This section is from the book "Massage And Medical Gymnastics", by Emil A. G. Kleen. Also available from Amazon: Massage and medical gymnastics.
During the last ten years massage of the peripheral nerves * has become much more extensively used, since the diagnosis of neuralgia is so often replaced by that of neuritis, for which the benefits of massage are obvious.
Insterstitial neuritis of rheumatic or other origin, with inflammatory increase of connective tissue, but with unaltered or almost normal nerve fibres, is that which best lends itself to massage, and is extremely common, usually as a bye-product of processes which have spread by contiguity to other parts, especially to the muscles.
Sometimes, especially in the case of the nerves of the face, and particularly with the supra-orbital nerve, one is able by means of palpation to feel the thickening of the nerve + as a result of interstitial neuritis, so that it either feels thickened in the whole of its length, or localised swellings lead one to diagnose a "neuritis nodosa disseminata." The easiest method of examination is first to knead the surface with a lubricant, then by palpation with the tips of the fingers glide forwards and backwards over the nerve trunk at right angles to the axis, then carefully compare the result of palpation with the normal nerve trunk on the healthy side.
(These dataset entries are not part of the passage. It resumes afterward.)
### src/rtl/spi_dualcs_ctrl.sv
module spi_dualcs_ctrl (
  input  logic       clk,
  input  logic       rst_n,
  input  logic       reg_we,
  input  logic [1:0] reg_addr,
  input  logic [7:0] reg_wdata,
  output logic [7:0] reg_rdata,
  output logic       sck,
  output logic       mosi,
  input  logic       miso,
  output logic [1:0] cs_n
);
  localparam logic [1:0] A_CFG = 2'd0, A_FRM = 2'd1, A_DAT = 2'd2, A_CMD = 2'd3;

  logic [4:0] cfg;
  logic [4:0] frm;
  logic [7:0] dat;
  logic       cpol, cpha, rd_sel, blk;
  logic [2:0] div_sel, wsel;
  assign {cpol, cpha, div_sel} = cfg;
  assign {wsel, rd_sel, blk}   = frm;

  logic       run, pend, pend_cs, sel, cs_act, endreq, half, frame_rd;
  logic       sck_r, mosi_r;
  logic [2:0] cnt;
  logic [3:0] left;
  logic [7:0] txs, rxs;

  logic busy;
  assign busy = run | pend;

  logic cmd_wr, go0, go1, go, go_cs, tick, last;
  logic launch_now, launch_pend, launch, launch_cs;
  logic [3:0] nbits;
  logic [7:0] rx_next, tx_load;

  assign cmd_wr      = reg_we && (reg_addr == A_CMD);
  assign go0         = cmd_wr && reg_wdata[4];
  assign go1         = cmd_wr && reg_wdata[3];
  assign go          = go0 | go1;
  assign go_cs       = !go0;
  assign tick        = run && (cnt == div_sel);
  assign last        = tick && half && (left == 4'd1);
  assign rx_next     = {rxs[6:0], miso};
  assign nbits       = (wsel == 3'd0) ? 4'd8 : {1'b0, wsel};
  assign launch_now  = go && !busy;
  assign launch_pend = pend && (!run || last);
  assign launch      = launch_now | launch_pend;
  assign launch_cs   = launch_pend ? pend_cs : go_cs;
  assign tx_load     = rd_sel ? 8'h00 : (dat << (4'd8 - nbits));

  always_ff @(posedge clk or negedge rst_n) begin
    if (!rst_n) begin
      cfg      <= '0;
      frm      <= '0;
      dat      <= '0;
      run      <= 1'b0;
      pend     <= 1'b0;
      pend_cs  <= 1'b0;
      sel      <= 1'b0;
      cs_act   <= 1'b0;
      endreq   <= 1'b0;
      half     <= 1'b0;
      frame_rd <= 1'b0;
      sck_r    <= 1'b0;
      mosi_r   <= 1'b0;
      cnt      <= '0;
      left     <= '0;
      txs      <= '0;
      rxs      <= '0;
    end else begin
      if (reg_we && reg_addr == A_CFG) cfg <= reg_wdata[6:2];
      if (reg_we && reg_addr == A_FRM) frm <= reg_wdata[5:1];
      if (reg_we && reg_addr == A_DAT) dat <= reg_wdata;

      if (cmd_wr) begin
        if (reg_wdata[1] && endreq && !busy && !go) begin
          cs_act <= 1'b0;
          endreq <= 1'b0;
        end else if (reg_wdata[5]) begin
          endreq <= 1'b1;
        end
      end

      if (tick) begin
        cnt  <= '0;
        half <= ~half;
        if (!half) begin
          sck_r <= ~cpol;
          if (!cpha) rxs <= rx_next;
          else begin
            mosi_r <= txs[7];
            txs    <= {txs[6:0], 1'b0};
          end
        end else begin
          sck_r <= cpol;
          left  <= left - 4'd1;
          if (cpha) rxs <= rx_next;
          else begin
            mosi_r <= txs[7];
            txs    <= {txs[6:0], 1'b0};
          end
          if (left == 4'd1) begin
            run <= 1'b0;
            if (frame_rd) dat <= cpha ? rx_next : rxs;
          end
        end
      end else if (run) begin
        cnt <= cnt + 3'd1;
      end

      if (go && busy && blk && !pend) begin
        pend    <= 1'b1;
        pend_cs <= go_cs;
      end

      if (launch) begin
        run      <= 1'b1;
        cnt      <= '0;
        half     <= 1'b0;
        left     <= nbits;
        sck_r    <= cpol;
        frame_rd <= rd_sel;
        rxs      <= '0;
        mosi_r   <= tx_load[7];
        txs      <= cpha ? tx_load : {tx_load[6:0], 1'b0};
        sel      <= launch_cs;
        cs_act   <= 1'b1;
        if (launch_pend) pend <= 1'b0;
      end
    end
  end

  assign sck  = run ? sck_r : cpol;
  assign mosi = mosi_r;
  assign cs_n = !cs_act ? 2'b11 : (sel ? 2'b01 : 2'b10);

  always_comb begin
    case (reg_addr)
      A_CFG:   reg_rdata = {1'b0, cfg, 2'b00};
      A_FRM:   reg_rdata = {2'b00, frm, 1'b0};
      A_DAT:   reg_rdata = dat;
      default: reg_rdata = {2'b00, endreq, cs_act & !sel, cs_act & sel, 2'b00, busy};
    endcase
  end
endmodule

### config.mk
export PLATFORM = sky130hd
export DESIGN_NAME = spi_dualcs_ctrl
export DESIGN_NICKNAME = d
export VERILOG_FILES = /design/src/rtl/spi_dualcs_ctrl.sv
export SDC_FILE = /design/constraint.sdc
export NUM_CORES = 1
export LEC_CHECK = 0
export BUFFER_PORTS_ARGS = -buffer_cell sky130_fd_sc_hd__buf_2
export CAP_MARGIN = 10
export CORE_ASPECT_RATIO = 1.75
export CORE_MARGIN = 1
export CORE_UTILIZATION = 55
export DETAILED_ROUTE_END_ITERATION = 7
export PLACE_DENSITY = 0.74
export SLEW_MARGIN = 10
export SYNTH_ARGS = -nofsm -noshare
export SYNTH_HDL_FRONTEND = slang
export SYNTH_SLANG_ARGS = --single-unit
export TNS_END_PERCENT = 1
### constraint.sdc
create_clock -name clk -period 3.2 [get_ports clk]
set_clock_uncertainty 0.2 [all_clocks]
set_input_delay 0.48 -clock clk [delete_from_list [all_inputs] [get_ports clk]]
set_output_delay 0.48 -clock clk [all_outputs]
set_load 0.02 [all_outputs]
==> metrics.csv, run 1 <==
metric,value,unit
min_path_cells,3,
finalWeightedCongestion,0.8413,
drt-initial-drc-count,58,
crit_path_cell_trace,inv_1 -> ha_1 -> xnor2_1 -> mux4_2 -> a221oi_2 -> a21oi_1,
io_buffer_count,25,
ys_top_cells_by_count,"dfrtp_1, mux2i_1, nand2_1",
post_layout_nonfiller_instances,394,
max_slew_margin,0.4923,
tritoncts,yes,
postSynth.asyncResetShare,1.000,
placedCellCount,386,
yosys_warnings,0,
max_slew.worst_pin.slew,759.9,ps
synth_nets,319,
cp.required,3160,ps
first_global_vias,2234,
worst_r2r_setup_slack,600,ps
timing.rr.start,frm[2]$_DFFE_PN0P_,
post_syn_instances,301,
worst_hold_path.endpoint,rxs[0]$_DFFE_PN0P_,
number_of_synthesized_register_bits,51,
critical-path-top-delay-family,flip-flops,
antenna-diode-count,0,
htree_num_levels,2,
die_w,58.07,um
internal_power,0.001471,W
crit_path_max_fanout,13,
finalNetCount,338,
end_kind,flop,
power.share.clock,0.146,
ys_top_cells_by_area,"dfrtp_1, mux2i_1, mux2_2",
vdd.ir_drop.worst,0.4742,mV
netlist-cell-type-count,49,
gr-total-overflow,0,
power.static_leakage,1.454,nW
post_cts.resized_instances,0,
power.density_cell_area,751.8,nW/um^2
postRouteWirelength,6.436,mm
drive_gt1_frac,0.1969,
timing.final.crit_share,0.8120,
floorplan.initialDensity,0.5710,
slew_viol_final,0,
yosysMostFrequentCell,dfrtp_1,
synth_top_area_share,0.4218,
max_stage_delay,610,ps
power.switching,0.0009938,W
track_usage,0.2464,
clk_tree_root_cell,clkbuf_8,
worst-setup-path-type,reg2reg,
clock.fmax,384.9,MHz
power_frac_seq,0.433,
post_cts.repair.setup_buffers,0,
io_pins,26,
mappedNetlistArea,3025,sq um
multi_input_comb_area,1633,sq um
row_count,35,
core_area,5299,sq um
synth_largest_area_cell,dfrtp_1,
crit_reg_reg_endpoint,txs[6]$_DFFE_PN0P_,
num-fill-cells,456,
seq_area_frac_synth,0.4218,
finalHoldWorstSlack,239.8,ps
setup_tns,0,ps
drt_pass1_iterations,7,
detail_route.vias_per_cell,5.898,
startpoint_type,flop,
detail_route.drc_violations,2,
critPathArrivalTime,2560,ps
critical_path.slowest_cell,dfrtp_1,
cts_buf_count,5,
worstHoldStart,miso,
dp_hpwl,4.854,mm
die_height,100.1,um
ctsLongestPathBuffers,2,
global_route_wire_length_before_repair,10.84,mm
hold_path.class,in2reg,
grt_setup_unrepaired,no,
antenna_left,0,
max_capacitance_violation_count,0,
setup_viol,0,
combPwrFrac,0.421,
grt_antenna_before_repair,0,
status,finished with violations,
finalHoldViolations,0,
layout-area-overhead-vs-synth,8.396,%
grt_max_degree,28,
final_core_util,0.6189,
post_cts_hold_buffer_count,1,
ff_latch_area,1276,sq um
clk_pin_slew,90,ps
fp.dieArea,5813,sq um
violated_checks,DRC,
synth-main-ff-cell,dfrtp_1,
post-route-min-period,2598,ps
wl_per_cell,16.34,um
cts.sinks,51,
worstSkewPairLatency,300,ps
synth_enable_flop_cells,0,
routed-via-count,2324,
netSwitchingFraction,0.4031,
critPathBufInv,1,
rr_worst_depth,6,
mean_instance_size_in_the_synthesized_netlist,10.05,sq um
worst max-delay path by stage:
stage	from	to	slack, ps	cells after the start
2_1_floorplan	frm[2]$_DFFE_PN0P_	txs[7]$_DFFE_PN0P_	820	7
3_3_place_gp	reg_addr[1]	rxs[7]$_DFFE_PN0P_	700	6
3_5_place_dp	frm[2]$_DFFE_PN0P_	txs[7]$_DFFE_PN0P_	630	6
4_1_cts	frm[2]$_DFFE_PN0P_	txs[7]$_DFFE_PN0P_	620	6
5_1_grt	frm[2]$_DFFE_PN0P_	txs[5]$_DFFE_PN0P_	450	7
6_report	frm[2]$_DFFE_PN0P_	txs[6]$_DFFE_PN0P_	600	6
If one thus succeeds in changing the more general diagnosis of "supraorbital neuralgia" or "facial cramp" to the more satisfactory one of "supra-orbital or facial neuritis" or "perineuritis,"one works most during massage treatment by frictions over the changes present, but without neglecting to treat the nerve in its whole length by other manipulations, even where palpation gives only a negative result. One lays greater stress on working over those parts where the nerve emerges from an opening in the bone (e.g., the supra-orbital foramen), or where it passes through a muscle {e.g., where the great occipital nerve becomes cutaneous by piercing complexus behind the mastoid process), or where it perforates fascia (e.g., where the lateral branches of the intercostal nerves become superficial in the intercostal spaces). It is in such places, corresponding to the "puncta dolorosa" of Valleix, that we generally find the most marked evidence of chronic inflammation felt as small swellings.
* Massage of peripheral nerves was mentioned at least as early as 1758, when Fordice wrote, in reference to hemicrania: "Compressio vel frictio nervi, qui cranium supra oculi orbitam perforat, aliquando dolorem lenit, nunquam delet." Cotunni spoke of massage of the sciatic nerve. Balfour of Edinburgh used nerve massage about 1820, and many other historical references exist.
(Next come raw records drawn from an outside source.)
<file path="config.mk">
export PLATFORM = sky130hd
export DESIGN_NAME = qlt_trigger
export DESIGN_NICKNAME = d
export VERILOG_FILES = /design/src/rtl/qlt_pkg.sv /design/src/rtl/qlt_quad_and.sv /design/src/rtl/qlt_cfg.sv /design/src/rtl/qlt_core.sv /design/src/rtl/qlt_trigger.sv
export SDC_FILE = /design/constraint.sdc
export NUM_CORES = 1
export LEC_CHECK = 0
export BUFFER_PORTS_ARGS = -buffer_cell sky130_fd_sc_hd__buf_2
export CORE_MARGIN = 2
export CORE_UTILIZATION = 45
export DETAILED_ROUTE_END_ITERATION = 8
export GPL_TIMING_DRIVEN = 0
export MAX_ROUTING_LAYER = met4
export PLACE_DENSITY = 0.58
export SLEW_MARGIN = 20
export SYNTH_ARGS = -nofsm -noshare
export SYNTH_HDL_FRONTEND = slang
export SYNTH_SLANG_ARGS = --single-unit
</file>
<file path="constraint.sdc">
create_clock -name clk_i -period 4 [get_ports clk_i]
set_clock_uncertainty 0.2 [all_clocks]
set_input_delay 1 -clock clk_i [delete_from_list [all_inputs] [get_ports clk_i]]
set_output_delay 1 -clock clk_i [all_outputs]
set_load 0.02 [all_outputs]
</file>
<file path="src/rtl/qlt_pkg.sv">
package qlt_pkg;
  localparam int QW     = 4;            // channels per quad
  localparam int NQ     = 4;            // quads
  localparam int CH     = NQ * QW;      // channels
  localparam int ENT    = 1 << QW;      // entries per table
  localparam int NFUNC  = 3;            // level, edge0, edge1
  localparam int IW     = $clog2(ENT);
  localparam int F_VM   = 0;
  localparam int F_E0   = 1;
  localparam int F_E1   = 2;

  typedef logic [ENT-1:0] tbl_t;
  typedef tbl_t [NQ-1:0]  quad_tbl_t;

  localparam logic [3:0] CMD_RUN    = 4'h0;
  localparam logic [3:0] CMD_PROG   = 4'h2;
  localparam logic [3:0] CMD_COMMIT = 4'h3;
endpackage

</file>
<file path="src/rtl/qlt_quad_and.sv">
module qlt_quad_and
  import qlt_pkg::*;
(
  input  quad_tbl_t        tbl_i,
  input  logic [CH-1:0]    sample_i,
  output logic             hit_o
);
  logic [NQ-1:0] q_bit;

  for (genvar q = 0; q < NQ; q++) begin : g_quad
    assign q_bit[q] = tbl_i[q][sample_i[q*QW +: QW]];
  end

  assign hit_o = &q_bit;
endmodule

</file>
<file path="src/rtl/qlt_cfg.sv">
module qlt_cfg
  import qlt_pkg::*;
(
  input  logic                  clk_i,
  input  logic                  rst_ni,
  input  logic                  wr_i,
  input  logic                  sel_i,
  input  logic [7:0]            data_i,
  output logic                  prog_o,
  output logic                  enter_prog_o,
  output quad_tbl_t [NFUNC-1:0] qt_o,
  output tbl_t                  glue_o,
  output tbl_t                  glue2_o,
  output tbl_t                  fin_o
);
  logic                  prog_q, ptr_q;
  logic [7:0]            b0_q, b1_q;
  quad_tbl_t [NFUNC-1:0] qt_q;
  tbl_t                  glue_q, glue2_q, fin_q;

  logic [3:0]    cmd;
  logic [IW-1:0] idx;
  logic          cmd_wr, dat_wr, commit;

  assign cmd    = data_i[7:4];
  assign idx    = data_i[IW-1:0];
  assign cmd_wr = wr_i && sel_i;
  assign dat_wr = wr_i && !sel_i && prog_q;
  assign commit = cmd_wr && (cmd == CMD_COMMIT) && prog_q;

  assign enter_prog_o = cmd_wr && (cmd == CMD_PROG);

  always_ff @(posedge clk_i or negedge rst_ni) begin
    if (!rst_ni) begin
      prog_q <= 1'b0;
      ptr_q  <= 1'b0;
      b0_q   <= '0;
      b1_q   <= '0;
    end else begin
      if (enter_prog_o) begin
        prog_q <= 1'b1;
        ptr_q  <= 1'b0;
      end else if (cmd_wr && cmd == CMD_RUN) begin
        prog_q <= 1'b0;
      end else if (commit) begin
        ptr_q  <= 1'b0;
      end else if (dat_wr) begin
        if (!ptr_q) b0_q <= data_i;
        else        b1_q <= data_i;
        ptr_q <= ~ptr_q;
      end
    end
  end

  always_ff @(posedge clk_i or negedge rst_ni) begin
    if (!rst_ni) begin
      qt_q    <= '0;
      glue_q  <= '0;
      glue2_q <= '0;
      fin_q   <= '0;
    end else if (commit) begin
      for (int q = 0; q < NQ; q++) begin
        qt_q[F_VM][q][idx] <= b0_q[q];
        qt_q[F_E0][q][idx] <= b1_q[q];
        qt_q[F_E1][q][idx] <= b1_q[NQ+q];
      end
      glue_q[idx]  <= b0_q[NQ];
      glue2_q[idx] <= b0_q[NQ+1];
      fin_q[idx]   <= b0_q[NQ+2];
    end
  end

  assign prog_o  = prog_q;
  assign qt_o    = qt_q;
  assign glue_o  = glue_q;
  assign glue2_o = glue2_q;
  assign fin_o   = fin_q;

  a_r6_commit_outside_prog_ignored: assert property (@(posedge clk_i) disable iff (!rst_ni)
    (cmd_wr && cmd == CMD_COMMIT && !prog_q) |=> ($stable(qt_q) && $stable(fin_q)));
  a_r6_commit_rewinds_staging: assert property (@(posedge clk_i) disable iff (!rst_ni)
    commit |=> !ptr_q);
  a_r5_data_outside_prog_ignored: assert property (@(posedge clk_i) disable iff (!rst_ni)
    (wr_i && !sel_i && !prog_q) |=> ($stable(b0_q) && $stable(b1_q)));
  a_r7_enter_prog: assert property (@(posedge clk_i) disable iff (!rst_ni)
    enter_prog_o |=> prog_q);
endmodule

</file>
<file path="src/rtl/qlt_core.sv">
module qlt_core
  import qlt_pkg::*;
(
  input  logic                  clk_i,
  input  logic                  rst_ni,
  input  logic [CH-1:0]         sample_i,
  input  logic                  valid_i,
  input  logic                  prog_i,
  input  logic                  enter_prog_i,
  input  quad_tbl_t [NFUNC-1:0] qt_i,
  input  tbl_t                  glue_i,
  input  tbl_t                  glue2_i,
  input  tbl_t                  fin_i,
  output logic                  trig_o,
  output logic                  fired_o
);
  logic [NFUNC-1:0] hit;

  for (genvar f = 0; f < NFUNC; f++) begin : g_func
    qlt_quad_and u_qa (
      .tbl_i    (qt_i[f]),
      .sample_i (sample_i),
      .hit_o    (hit[f])
    );
  end

  logic          e0_prev_q, e1_prev_q, trig_q, fired_q;
  logic [3:0]    gidx, fidx;
  logic          glue_bit, glue2_bit, fire, eval;

  assign gidx      = {e1_prev_q, hit[F_E1], e0_prev_q, hit[F_E0]};
  assign glue_bit  = glue_i[gidx];
  assign glue2_bit = glue2_i[gidx];
  assign fidx      = {glue_bit, glue2_bit, hit[F_VM], 1'b0};
  assign fire      = fin_i[fidx];
  assign eval      = valid_i && !prog_i;

  always_ff @(posedge clk_i or negedge rst_ni) begin
    if (!rst_ni) begin
      e0_prev_q <= 1'b0;
      e1_prev_q <= 1'b0;
      trig_q    <= 1'b0;
      fired_q   <= 1'b0;
    end else begin
      trig_q <= eval && fire;
      if (prog_i) begin
        e0_prev_q <= 1'b0;
        e1_prev_q <= 1'b0;
      end else if (valid_i) begin
        e0_prev_q <= hit[F_E0];
        e1_prev_q <= hit[F_E1];
      end
      if (enter_prog_i)      fired_q <= 1'b0;
      else if (eval && fire) fired_q <= 1'b1;
    end
  end

  assign trig_o  = trig_q;
  assign fired_o = fired_q;

  a_r9_pulse_needs_strobe: assert property (@(posedge clk_i) disable iff (!rst_ni)
    trig_q |-> $past(valid_i));
  a_r8_no_trigger_in_prog: assert property (@(posedge clk_i) disable iff (!rst_ni)
    prog_i |=> !trig_q);
  a_r8_prev_cleared: assert property (@(posedge clk_i) disable iff (!rst_ni)
    prog_i |=> (!e0_prev_q && !e1_prev_q));
  a_r10_fired_sticky: assert property (@(posedge clk_i) disable iff (!rst_ni)
    (fired_q && !enter_prog_i) |=> fired_q);
  a_r10_trig_sets_fired: assert property (@(posedge clk_i) disable iff (!rst_ni)
    trig_q |-> fired_q);
endmodule

</file>
<file path="src/rtl/qlt_trigger.sv">
module qlt_trigger
  import qlt_pkg::*;
(
  input  logic          clk_i,
  input  logic          rst_ni,
  input  logic [15:0]   sample_i,
  input  logic          sample_vld_i,
  input  logic          cfg_wr_i,
  input  logic          cfg_sel_i,
  input  logic [7:0]    cfg_data_i,
  output logic          trig_o,
  output logic          fired_o
);
  logic                  prog, enter_prog;
  quad_tbl_t [NFUNC-1:0] qt;
  tbl_t                  glue, glue2, fin;

  qlt_cfg u_cfg (
    .clk_i        (clk_i),
    .rst_ni       (rst_ni),
    .wr_i         (cfg_wr_i),
    .sel_i        (cfg_sel_i),
    .data_i       (cfg_data_i),
    .prog_o       (prog),
    .enter_prog_o (enter_prog),
    .qt_o         (qt),
    .glue_o       (glue),
    .glue2_o      (glue2),
    .fin_o        (fin)
  );

  qlt_core u_core (
    .clk_i        (clk_i),
    .rst_ni       (rst_ni),
    .sample_i     (sample_i),
    .valid_i      (sample_vld_i),
    .prog_i       (prog),
    .enter_prog_i (enter_prog),
    .qt_i         (qt),
    .glue_i       (glue),
    .glue2_i      (glue2),
    .fin_i        (fin),
    .trig_o       (trig_o),
    .fired_o      (fired_o)
  );

  // idle outputs right after reset release
  a_r11_reset_quiet: assert property (@(posedge clk_i) disable iff (!rst_ni)
    $rose(rst_ni) |-> (!trig_o && !fired_o));
endmodule

</file>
+ Reinhardt Natvig of Christiania has collected earlier accounts of pathological changes in the nerves . We find, among others, that Tournilhae-Beringier in 1814 found the sciatic nerve thickened to three times its volume in a case of sciatica, and that Astley Cooper found the infra-orbital nerve atrophied in a case of neuralgia.
In many cases one cannot feel the nerve by palpation, but must rely in the treatment on one's knowledge of topographical anatomy, and if there is reason to suspect an interstitial process the nerve should be treated in as large a part of its area of distribution as possible by frictions, the most important manipulation in cases of interstitial neuritis. This should be followed by the ordinary nerve massage, vibrations, and effleurage.